Business News
Greif, Inc. Announces Proposed Offering
Thursday 23. July 2009 - Greif, Inc. (Greif) (NYSE:GEF)(NYSE:GEF.B) a global leader in industrial packaging, today announced that it intends to offer up to $250 million aggregate principal amount of senior notes due 2019.
The net proceeds from this offering are to be used for general corporate purposes, including the repayment of amounts outstanding under its revolving multi-currency credit facility, without any permanent reduction of the commitments.
The new senior notes will be offered to qualified institutional buyers under Rule 144A under the Securities Act of 1933, as amended (the Securities Act), and to persons outside of the United States under Regulation S under the Securities Act. The new senior notes will not be registered under the Securities Act, and unless so registered, may not be offered or sold in the United States except pursuant to an exemption from, or in a transaction not subject to, the registration requirements of the Securities Act and applicable state securities laws. This news release shall not constitute an offer to sell or the solicitation of an offer to buy, nor shall there be any sale of the new senior notes in any state in which such offer, solicitation, or sale would be unlawful prior to registration or qualification under the securities laws of any such state.

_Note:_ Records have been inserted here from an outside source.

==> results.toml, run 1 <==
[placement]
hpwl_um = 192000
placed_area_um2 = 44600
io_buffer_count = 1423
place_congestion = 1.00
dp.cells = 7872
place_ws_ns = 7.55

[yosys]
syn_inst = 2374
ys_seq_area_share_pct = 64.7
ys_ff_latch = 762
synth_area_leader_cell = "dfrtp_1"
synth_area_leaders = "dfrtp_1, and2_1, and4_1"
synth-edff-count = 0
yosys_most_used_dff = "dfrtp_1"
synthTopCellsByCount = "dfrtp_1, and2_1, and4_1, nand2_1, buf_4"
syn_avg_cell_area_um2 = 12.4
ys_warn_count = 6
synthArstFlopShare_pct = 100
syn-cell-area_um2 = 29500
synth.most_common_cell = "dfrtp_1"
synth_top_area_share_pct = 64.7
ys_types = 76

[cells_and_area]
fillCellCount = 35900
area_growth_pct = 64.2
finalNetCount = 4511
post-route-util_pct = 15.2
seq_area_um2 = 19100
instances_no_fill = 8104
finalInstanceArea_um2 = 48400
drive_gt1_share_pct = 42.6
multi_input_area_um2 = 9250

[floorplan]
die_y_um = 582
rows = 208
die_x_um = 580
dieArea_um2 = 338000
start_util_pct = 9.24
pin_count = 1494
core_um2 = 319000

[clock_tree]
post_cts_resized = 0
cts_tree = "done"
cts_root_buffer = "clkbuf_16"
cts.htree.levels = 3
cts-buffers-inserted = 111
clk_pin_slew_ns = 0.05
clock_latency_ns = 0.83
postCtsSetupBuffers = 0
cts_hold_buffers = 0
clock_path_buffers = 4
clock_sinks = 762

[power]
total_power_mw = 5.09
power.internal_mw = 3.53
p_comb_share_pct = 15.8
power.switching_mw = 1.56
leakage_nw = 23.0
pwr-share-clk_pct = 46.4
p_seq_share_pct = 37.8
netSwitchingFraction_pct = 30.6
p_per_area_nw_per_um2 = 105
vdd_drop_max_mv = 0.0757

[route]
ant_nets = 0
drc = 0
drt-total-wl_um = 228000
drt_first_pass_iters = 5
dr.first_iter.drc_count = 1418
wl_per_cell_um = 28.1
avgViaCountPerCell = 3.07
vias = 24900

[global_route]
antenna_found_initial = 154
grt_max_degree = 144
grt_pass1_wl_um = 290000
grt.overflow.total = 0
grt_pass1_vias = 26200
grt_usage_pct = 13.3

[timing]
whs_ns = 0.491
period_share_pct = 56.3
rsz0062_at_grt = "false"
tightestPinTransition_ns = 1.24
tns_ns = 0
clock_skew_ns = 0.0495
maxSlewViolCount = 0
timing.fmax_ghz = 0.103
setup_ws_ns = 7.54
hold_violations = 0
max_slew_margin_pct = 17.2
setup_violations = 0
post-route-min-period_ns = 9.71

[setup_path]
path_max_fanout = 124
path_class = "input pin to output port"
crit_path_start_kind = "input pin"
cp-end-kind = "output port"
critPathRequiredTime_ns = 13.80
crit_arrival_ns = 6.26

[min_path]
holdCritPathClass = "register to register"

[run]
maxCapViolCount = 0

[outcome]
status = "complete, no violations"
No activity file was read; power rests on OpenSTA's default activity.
<file path="src/logic/blob_pkg.sv">
// shared types, colour rules, message ids and register map of the blob tracker
package blob_pkg;

	////////////////////////////////////////////////////////////
	// stream types
	////////////////////////////////////////////////////////////

	typedef struct packed {
		logic [7:0] red;
		logic [7:0] green;
		logic [7:0] blue;
	} pixel_t;

	// one stream word, pixel plus packet marks
	typedef struct packed {
		pixel_t pix;
		logic   sop;
		logic   eop;
	} beat_t;

	typedef logic [10:0] coord_t;

	typedef struct packed {
		coord_t xmin;
		coord_t ymin;
		coord_t xmax;
		coord_t ymax;
	} box_t;

	// enum order is also detection priority
	typedef enum logic [2:0] {
		COL_NONE,
		COL_RED,
		COL_GREEN,
		COL_BLUE,
		COL_VIOLET,
		COL_YELLOW
	} colour_e;

	localparam int NUM_COLOURS = 5;

	////////////////////////////////////////////////////////////
	// colour rules, all bounds exclusive except v_hi
	////////////////////////////////////////////////////////////

	// with h_wrap set the hue matches above h_hi or below h_lo
	typedef struct packed {
		logic [7:0] h_lo;
		logic [7:0] h_hi;
		logic [7:0] h_wrap;
		logic [7:0] s_lo;
		logic [7:0] s_hi;
		logic [7:0] v_lo;
		logic [7:0] v_hi;
	} hsv_rule_t;

	// index 0 is red, through 4 for yellow
	localparam hsv_rule_t COLOUR_RULES [NUM_COLOURS] = '{
		'{8'd25, 8'd170, 8'd1, 8'd149, 8'd232, 8'd125, 8'd200},
		'{8'd60, 8'd80, 8'd0, 8'd75, 8'd200, 8'd50, 8'd128},
		'{8'd90, 8'd120, 8'd0, 8'd76, 8'd195, 8'd25, 8'd128},
		// violet is hue below 15 only, the high side can never match
		'{8'd15, 8'd255, 8'd1, 8'd80, 8'd150, 8'd75, 8'd125},
		'{8'd25, 8'd45, 8'd0, 8'd100, 8'd153, 8'd102, 8'd245}
	};

	// indexed by colour_e, none paints black
	localparam pixel_t HIGHLIGHT [6] = '{
		24'h000000, 24'hff0001, 24'h00ff00, 24'h0000ff, 24'h8e1596, 24'hedff6f
	};

	// outline pixel, index 0 is red
	localparam pixel_t BOX_COLOUR [NUM_COLOURS] = '{
		24'hff7575, 24'h92ff96, 24'h92eeff, 24'hff92ea, 24'hf9ff92
	};

	////////////////////////////////////////////////////////////
	// messages and register map
	////////////////////////////////////////////////////////////

	localparam logic [31:0] MSG_ID [NUM_COLOURS] = '{
		{8'h00, "RBB"}, {8'h00, "GBB"}, {8'h00, "BBB"}, {8'h00, "VBB"}, {8'h00, "YBB"}
	};

	localparam logic [31:0] CHIP_ID = 32'h1234eee2;

	typedef enum logic [2:0] {
		ADDR_STATUS = 3'd0,
		ADDR_MSG    = 3'd1,
		ADDR_ID     = 3'd2
	} mm_addr_e;

	// three words per colour, id then top-left then bottom-right
	typedef enum logic [3:0] {
		MSG_IDLE,
		MSG_R_ID, MSG_R_TL, MSG_R_BR,
		MSG_G_ID, MSG_G_TL, MSG_G_BR,
		MSG_B_ID, MSG_B_TL, MSG_B_BR,
		MSG_V_ID, MSG_V_TL, MSG_V_BR,
		MSG_Y_ID, MSG_Y_TL, MSG_Y_BR
	} msg_state_e;

endpackage
</file>
<file path="src/logic/stream_reg.sv">
// one valid/ready register stage holding a single stream beat
`timescale 1ns/1ps

module stream_reg (
	input  logic            clk,
	input  logic            reset_n,
	input  blob_pkg::beat_t data_in,
	input  logic            valid_in,
	output logic            ready_out,
	output blob_pkg::beat_t data_out,
	output logic            valid_out,
	input  logic            ready_in
);

	// accept when empty or when the held beat leaves this cycle
	assign ready_out = !valid_out || ready_in;

	always_ff @(posedge clk) begin
		if (!reset_n) begin
			valid_out <= 1'b0;
		end else if (ready_out) begin
			valid_out <= valid_in;
		end
	end

	// payload only loads on a real transfer
	always_ff @(posedge clk) begin
		if (ready_out && valid_in) begin
			data_out <= data_in;
		end
	end

endmodule

</file>
--- config.mk ---
export PLATFORM = sky130hd
export DESIGN_NAME = msg_writer
export DESIGN_NICKNAME = d
export VERILOG_FILES = /design/src/logic/blob_pkg.sv /design/src/logic/msg_writer.sv
export SDC_FILE = /design/constraint.sdc
export NUM_CORES = 1
export LEC_CHECK = 0
export ABC_AREA = 1
export BUFFER_PORTS_ARGS = -buffer_cell sky130_fd_sc_hd__buf_2
export CORE_AREA = 2 2 104 106
export CTS_BUF_LIST = sky130_fd_sc_hd__clkbuf_4 sky130_fd_sc_hd__clkbuf_8
export DETAILED_ROUTE_END_ITERATION = 10
export DIE_AREA = 0 0 106 108
export GPL_TIMING_DRIVEN = 0
export PLACE_DENSITY = 0.77
export SLEW_MARGIN = 10
export SYNTH_ARGS = -nofsm -noshare
export SYNTH_HDL_FRONTEND = slang
export SYNTH_SLANG_ARGS = --single-unit
--- constraint.sdc ---
create_clock -name clk -period 8.15 [get_ports clk]
set_input_delay 0.815 -clock clk [delete_from_list [all_inputs] [get_ports clk]]
set_output_delay 0.815 -clock clk [all_outputs]
set_load 0.02 [all_outputs]
--- src/logic/blob_pkg.sv ---
// shared types, colour rules, message ids and register map of the blob tracker
package blob_pkg;

	////////////////////////////////////////////////////////////
	// stream types
	////////////////////////////////////////////////////////////

	typedef struct packed {
		logic [7:0] red;
		logic [7:0] green;
		logic [7:0] blue;
	} pixel_t;

	// one stream word, pixel plus packet marks
	typedef struct packed {
		pixel_t pix;
		logic   sop;
		logic   eop;
	} beat_t;

	typedef logic [10:0] coord_t;

	typedef struct packed {
		coord_t xmin;
		coord_t ymin;
		coord_t xmax;
		coord_t ymax;
	} box_t;

	// enum order is also detection priority
	typedef enum logic [2:0] {
		COL_NONE,
		COL_RED,
		COL_GREEN,
		COL_BLUE,
		COL_VIOLET,
		COL_YELLOW
	} colour_e;

	localparam int NUM_COLOURS = 5;

	////////////////////////////////////////////////////////////
	// colour rules, all bounds exclusive except v_hi
	////////////////////////////////////////////////////////////

	// with h_wrap set the hue matches above h_hi or below h_lo
	typedef struct packed {
		logic [7:0] h_lo;
		logic [7:0] h_hi;
		logic [7:0] h_wrap;
		logic [7:0] s_lo;
		logic [7:0] s_hi;
		logic [7:0] v_lo;
		logic [7:0] v_hi;
	} hsv_rule_t;

	// index 0 is red, through 4 for yellow
	localparam hsv_rule_t COLOUR_RULES [NUM_COLOURS] = '{
		'{8'd25, 8'd170, 8'd1, 8'd149, 8'd232, 8'd125, 8'd200},
		'{8'd60, 8'd80, 8'd0, 8'd75, 8'd200, 8'd50, 8'd128},
		'{8'd90, 8'd120, 8'd0, 8'd76, 8'd195, 8'd25, 8'd128},
		// violet is hue below 15 only, the high side can never match
		'{8'd15, 8'd255, 8'd1, 8'd80, 8'd150, 8'd75, 8'd125},
		'{8'd25, 8'd45, 8'd0, 8'd100, 8'd153, 8'd102, 8'd245}
	};

	// indexed by colour_e, none paints black
	localparam pixel_t HIGHLIGHT [6] = '{
		24'h000000, 24'hff0001, 24'h00ff00, 24'h0000ff, 24'h8e1596, 24'hedff6f
	};

	// outline pixel, index 0 is red
	localparam pixel_t BOX_COLOUR [NUM_COLOURS] = '{
		24'hff7575, 24'h92ff96, 24'h92eeff, 24'hff92ea, 24'hf9ff92
	};

	////////////////////////////////////////////////////////////
	// messages and register map
	////////////////////////////////////////////////////////////

	localparam logic [31:0] MSG_ID [NUM_COLOURS] = '{
		{8'h00, "RBB"}, {8'h00, "GBB"}, {8'h00, "BBB"}, {8'h00, "VBB"}, {8'h00, "YBB"}
	};

	localparam logic [31:0] CHIP_ID = 32'h1234eee2;

	typedef enum logic [2:0] {
		ADDR_STATUS = 3'd0,
		ADDR_MSG    = 3'd1,
		ADDR_ID     = 3'd2
	} mm_addr_e;

	// three words per colour, id then top-left then bottom-right
	typedef enum logic [3:0] {
		MSG_IDLE,
		MSG_R_ID, MSG_R_TL, MSG_R_BR,
		MSG_G_ID, MSG_G_TL, MSG_G_BR,
		MSG_B_ID, MSG_B_TL, MSG_B_BR,
		MSG_V_ID, MSG_V_TL, MSG_V_BR,
		MSG_Y_ID, MSG_Y_TL, MSG_Y_BR
	} msg_state_e;

endpackage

This news release contains forward-looking statements within the meaning of the federal securities laws relating to Greif’s plans to offer senior notes. These statements are based upon the current expectations and beliefs of Greif’s management and are subject to certain risks and uncertainties that could cause actual results to differ materially from those described in the forward-looking statements. Important factors that could cause actual results to differ materially from the expectations expressed or implied in the forward-looking statements include known and unknown risks. These risks and uncertainties include market conditions and other factors beyond Greif’s control and the risk factors and other cautionary statements discussed in Greif’s filings with the Securities and Exchange Commission.